La vida es como una caja de chocolates, nunca sabes lo que te va a tocar.
Y es así. Sacas uno y te toca una delicia, el siguiente tal vez, será una porquería. Un día aquí y otro ya no estás allá. Un día amas a alguien y de pronto, se fue. Un día en el sol, otro en la niebla. Las vueltas de la vida que le llaman.
El problema con la famosa caja de bombones, es que cuando te sale uno amargo, y otro y otro, has perdido “el toque” y desde ahí salen todos iguales. Las desgracias todas juntas, dicen que dicen. Y cuando uno está ahí, con el chocolate a medio comer derretido en la boca, no hay vuelta atrás. Y aunque busques otro sabor que reemplace el mal paso cada vez que lo sufres, el recuerdo y el escalofrío quedan igual patentes a lo largo de toda tu columna vertebral.

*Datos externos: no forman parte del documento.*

**config.mk**
```make
export PLATFORM = sky130hd
export DESIGN_NAME = request_arbiter
export DESIGN_NICKNAME = d
export VERILOG_FILES = /design/src/rtl/request_arbiter.sv
export SDC_FILE = /design/constraint.sdc
export NUM_CORES = 1
export LEC_CHECK = 0
export CAP_MARGIN = 20
export CORE_ASPECT_RATIO = 1.1
export CORE_UTILIZATION = 38
export CTS_BUF_LIST = sky130_fd_sc_hd__clkbuf_4
export DETAILED_ROUTE_END_ITERATION = 7
export PLACE_DENSITY = 0.84
export SLEW_MARGIN = 20
export SYNTH_ARGS = -nofsm -noshare
export SYNTH_HDL_FRONTEND = slang
export SYNTH_SLANG_ARGS = --single-unit
```
**constraint.sdc**
```tcl
create_clock -name clock -period 2.15 [get_ports clock]
set_clock_uncertainty 0.2 [all_clocks]
set_input_delay 0.3225 -clock clock [delete_from_list [all_inputs] [get_ports clock]]
set_output_delay 0.3225 -clock clock [all_outputs]
set_load 0.05 [all_outputs]
```
**src/rtl/request_arbiter.sv**
```systemverilog
// request_arbiter: registered N-way valid/ready arbiter.
// Fixed-priority (either direction) or round-robin selection.
package selector_params;
    typedef enum logic [1:0] {
        HIGH_TO_LOW,
        LOW_TO_HIGH,
        ROUND_ROBIN
    } mode_e;
endpackage

package cpu_core_params;
    typedef logic [31:0] cpu_data_t;
endpackage

module request_arbiter #(
    parameter type                   DataType = cpu_core_params::cpu_data_t,
    parameter int                    PORTS    = 4,
    parameter selector_params::mode_e MODE    = selector_params::HIGH_TO_LOW,
    parameter int                    IDX_W    = $clog2(PORTS)
) (
    input  logic                  clock,
    input  logic                  reset,
    input  logic [PORTS-1:0]      req_valid,
    input  DataType [PORTS-1:0]   req_data,
    output logic [PORTS-1:0]      req_ready,
    output logic                  out_valid,
    output DataType               out_data,
    output logic [IDX_W-1:0]      out_index,
    input  logic                  out_ready
);
    import selector_params::*;

    logic             out_valid_q, out_valid_d;
    DataType          out_data_q, out_data_d;
    logic [IDX_W-1:0] out_index_q, out_index_d;
    logic [IDX_W-1:0] rr_ptr_q, rr_ptr_d;

    logic             load_en;
    logic             any_valid;
    logic             grant;
    logic [IDX_W-1:0] winner;

    assign load_en   = !out_valid_q || out_ready;
    assign any_valid = |req_valid;
    assign grant     = load_en && any_valid;

    // Scans run from the lowest-priority end so the last hit wins.
    always_comb begin
        int idx;
        idx    = 0;
        winner = '0;
        unique case (MODE)
            HIGH_TO_LOW: begin
                for (int i = PORTS - 1; i >= 0; i--) begin
                    if (req_valid[i]) winner = IDX_W'(i);
                end
            end
            LOW_TO_HIGH: begin
                for (int i = 0; i < PORTS; i++) begin
                    if (req_valid[i]) winner = IDX_W'(i);
                end
            end
            default: begin
                for (int k = PORTS - 1; k >= 0; k--) begin
                    idx = int'(rr_ptr_q) + k;
                    if (idx >= PORTS) idx = idx - PORTS;
                    if (req_valid[idx]) winner = IDX_W'(idx);
                end
            end
        endcase
    end

    always_comb begin
        req_ready = '0;
        if (grant && !reset) req_ready[winner] = 1'b1;
    end

    always_comb begin
        out_valid_d = out_valid_q;
        out_data_d  = out_data_q;
        out_index_d = out_index_q;
        rr_ptr_d    = rr_ptr_q;
        if (load_en) out_valid_d = any_valid;
        if (grant) begin
            out_data_d  = req_data[winner];
            out_index_d = winner;
            if (MODE == ROUND_ROBIN) begin
                if (winner == IDX_W'(PORTS - 1)) rr_ptr_d = '0;
                else                             rr_ptr_d = winner + 1'b1;
            end
        end
    end

    always_ff @(posedge clock or posedge reset) begin
        if (reset) begin
            out_valid_q <= 1'b0;
            out_data_q  <= '0;
            out_index_q <= '0;
            rr_ptr_q    <= '0;
        end else begin
            out_valid_q <= out_valid_d;
            out_data_q  <= out_data_d;
            out_index_q <= out_index_d;
            rr_ptr_q    <= rr_ptr_d;
        end
    end

    assign out_valid = out_valid_q;
    assign out_data  = out_data_q;
    assign out_index = out_index_q;

endmodule

```
==> results.py, run 1 <==
metrics = {
    "synth": {
        "synthArstFlopShare_pct": 100,
        "ys_seq_elements": 35,
        "synth_cells": 285,
        "synth_edf_count": 0,
        "yosys_warnings": 0,
        "yosysSeqAreaShare_pct": 32.7,
        "synthTopCellsByArea": "dfrtp_1 (33%), o32a_1 (12%), a211o_2 (10%)",
        "synthesis.area_sq_um": 2680,
        "synth.net_count": 420,
        "synth_ff_type": "dfrtp_1",
        "synth_largest_area_cell": "dfrtp_1",
        "avgSynthCellArea_sq_um": 9.39,
        "synth_top_area_share_pct": 32.7,
        "yosys.cell_types.count": 27,
    },
    "cts": {
        "cts_tree": "done",
        "clk_latency_ns": 0.34,
        "cts_root_buf": "clkbuf_4",
        "ctsHoldBuffers": 0,
        "cts.path.max_buffers": 2,
        "cts_num_sinks": 35,
        "cts_buffers": 5,
        "htree_levels": 2,
        "clk_pin_slew_ns": 0.10,
    },
    "worst_setup_path": {
        "worstSetupPathType": "reg -> out",
        "cp-startpoint": "out_data[5]",
        "cp-start-kind": "flop",
        "cp.arrival_ns": 1.56,
        "end_kind": "output pin",
        "cp.required_ns": 1.63,
        "timing.critical_path.cells": "clkdlybuf4s50_1",
        "crit_slowest_cell": "clkdlybuf4s50_1",
        "crit_family": "buffers and inverters",
        "cp_num_buf_inv": 1,
        "cpPeakStageDelay_ns": 0.81,
        "cp_max_fo": 2,
        "r2r-start": "out_valid",
    },
    "grt": {
        "grt-ovfl-total": 0,
        "first_global_vias": 3215,
        "track_usage_pct": 28.5,
        "antenna_found_initial": 0,
        "grt_max_degree": 36,
        "grt_pass1_wl_microns": 16000,
    },
    "die": {
        "start_util_pct": 39.9,
        "die_y_microns": 90.0,
        "dieArea_sq_um": 7380,
        "die_width_microns": 82.0,
        "row_count": 31,
        "io_pins": 174,
        "core_area_sq_um": 6710,
    },
    "status": {
        "status": "finished, final reports clean",
    },
    "route": {
        "routed_wl_microns": 9990,
        "vias": 3073,
        "drtIter0Drc": 149,
        "antenna_left": 0,
        "wire_per_inst_microns": 18.6,
        "drt-pass1-iter-count": 4,
        "viasPerCell": 5.72,
        "remaining_drc_errors": 0,
    },
    "placed_design": {
        "gp_congestion": 0.817,
        "dpl.hpwl_microns": 7660,
        "dp_worst_setup_slack_ns": -0.129,
        "port_buffers": 173,
        "placed_cells": 530,
    },
    "cells_and_area": {
        "drive_gt1_share_pct": 16.9,
        "stdcell_count": 537,
        "area_growth_pct": 72.8,
        "final_util_pct": 68.9,
        "fill_cells": 576,
        "nNetsFinal": 591,
        "n_antenna_cell": 0,
    },
    "timing": {
        "slew_violations": 0,
        "min_period_ns": 2.08,
        "setup_slack_ns": 0.0712,
        "hold_violations": 0,
        "rsz0062_at_grt": "false",
        "period_share_pct": 96.7,
        "clock.fmax_mhz": 481,
        "max_slew_margin_pct": 63.8,
        "tightestPinTransition_ns": 0.541,
        "setup_viol": 0,
    },
    "power": {
        "powerDensity_nw_per_um2": 503,
        "vdd_drop_max_v": 0.000257,
        "p_leak_nw": 1.83,
    },
    "job": {
        "cap_violations": 0,
    },
    "min_path": {
        "hp-class": "in -> async",
    },
}
-- cell usage after synthesis (2+ instances only) --
cell type,number
a211o_1,4
a211o_2,27
a21oi_1,34
and3_1,2
and4_1,2
buf_2,2
buf_4,4
buf_6,12
clkbuf_1,19
dfrtp_1,35
nand2_1,33
nand3b_1,32
nor2_1,2
nor2b_1,2
o21a_1,32
o32a_1,32
-- state kept, by name, indices dropped and copies added, names as in the netlist --
signal and count:
out_index 2, out_data 32, out_valid 1
-- power breakdown --
part | internal [mW] | switching [mW]
sequential | 0.745 | 0.0542
clock | 0.129 | 0.227
combinational | 0.565 | 0.605
-- metrics by stage --
step	power (mW)	cell area, sq um	hold slack (ns)	setup TNS [ns]
after floorplan	1.45	2680	0.0803	0
after global placement	1.97	4570	0.279	-2.41
after detailed placement	1.98	4570	0.287	-3.15
after CTS	2.34	4620	0.0447	0
after global routing	2.44	4620	0.0398	0
final	2.33	4620	0.0490	0
-- metal layers --
| metal | vias to the layer above | part of all wire, % | GRT usage [%] |
|---|---|---|---|
| met1 | 1492 | 39 | 32.6 |
| met4 | 0 | 2.4 | 10.1 |
| met3 | 19 | 7.0 | 7.92 |
| met2 | 127 | 52 | 49.3 |
| li1 | 1435 | - | - |
| met5 | - | 0 | 0 |
-- timing repair --
item                                    in CTS  in global routing
setup buffers                                1                  0
pin swaps                                    1                  1
endpoints found under the setup margin       2                  3
resized for setup                            2                  3
-- placed cells by master, fill, tap and decap left out --
cell type          n
clkdlybuf4s50_1  164
dfrtp_1           35
a21oi_1           34
nand2_1           33
o21a_1            32
nand3b_1          32
o32a_1            32
a211o_2           27
buf_4             25
buf_12             8
clkbuf_4           6
a211o_1            4
nor2b_4            2
and4_2             2
and3_1             2
dlygate4sd2_1      2
nor3_4             1
nor2_2             1
nor2b_1            1
nor4_4             1
a311o_1            1
nor2_4             1
or2_1              1
nor2_1             1
o21ai_0            1
o41ai_1            1
clkinvlp_4         1
nand2b_1           1
or2_2              1
dlymetal6s2s_1     1
buf_2              1
-- cells by family after synthesis --
logic type / count (synthesis) / share of synthesized area (%)
and+or+nand+nor: 80 / 18.3
AOI/OAI and AO/OA: 132 / 39.6
buffers and inverters: 38 / 9.35
DFF: 35 / 32.7
-- layout make-up --
type	count	area, sq um	area share [%]
inverters	1	7.51	0.162
well taps	82	103	2.22
flip-flops and latches	35	876	18.9
clock buffers	6	45.0	0.974
repair buffers	201	2020	43.8
multi-input cells	212	1570	33.9
-- path summary, 6_finish.rpt --
check / slack (ns) / depth (start not counted) / endpoint
setup / recovery: 0.07 / 1 / out_data[5]
min in group clock: 0.31 / 1 / out_data[12]
hold reg to reg: 0.31 / 1 / out_data[12]
max in group asynchronous: 1.14 / 3 / out_data[13]
hold / removal: 0.05 / 2 / out_index[1]
setup reg to reg: 0.49 / 4 / out_data[10]
Note: power is estimated with default switching activity, not from simulation.
==> inputs of run 2 (changes only) <==
CTS_CLUSTER_SIZE = 40   (was default)
==> results of run 2 <==
No change in the layout: final DEF, timing and power equal those of run 1.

Y buscas el olvido, porque ya estás podrido. Entonces, te vas encerrando, por ejemplo, en una botella de vino.
Y comienzas el rito que empapa tu lengua en su mar de elixir púrpura y por un instante la copa es el mundo y te alejas del agrio dolor que encierra tu boca… que recibió lo que tú y tu mano escogieron.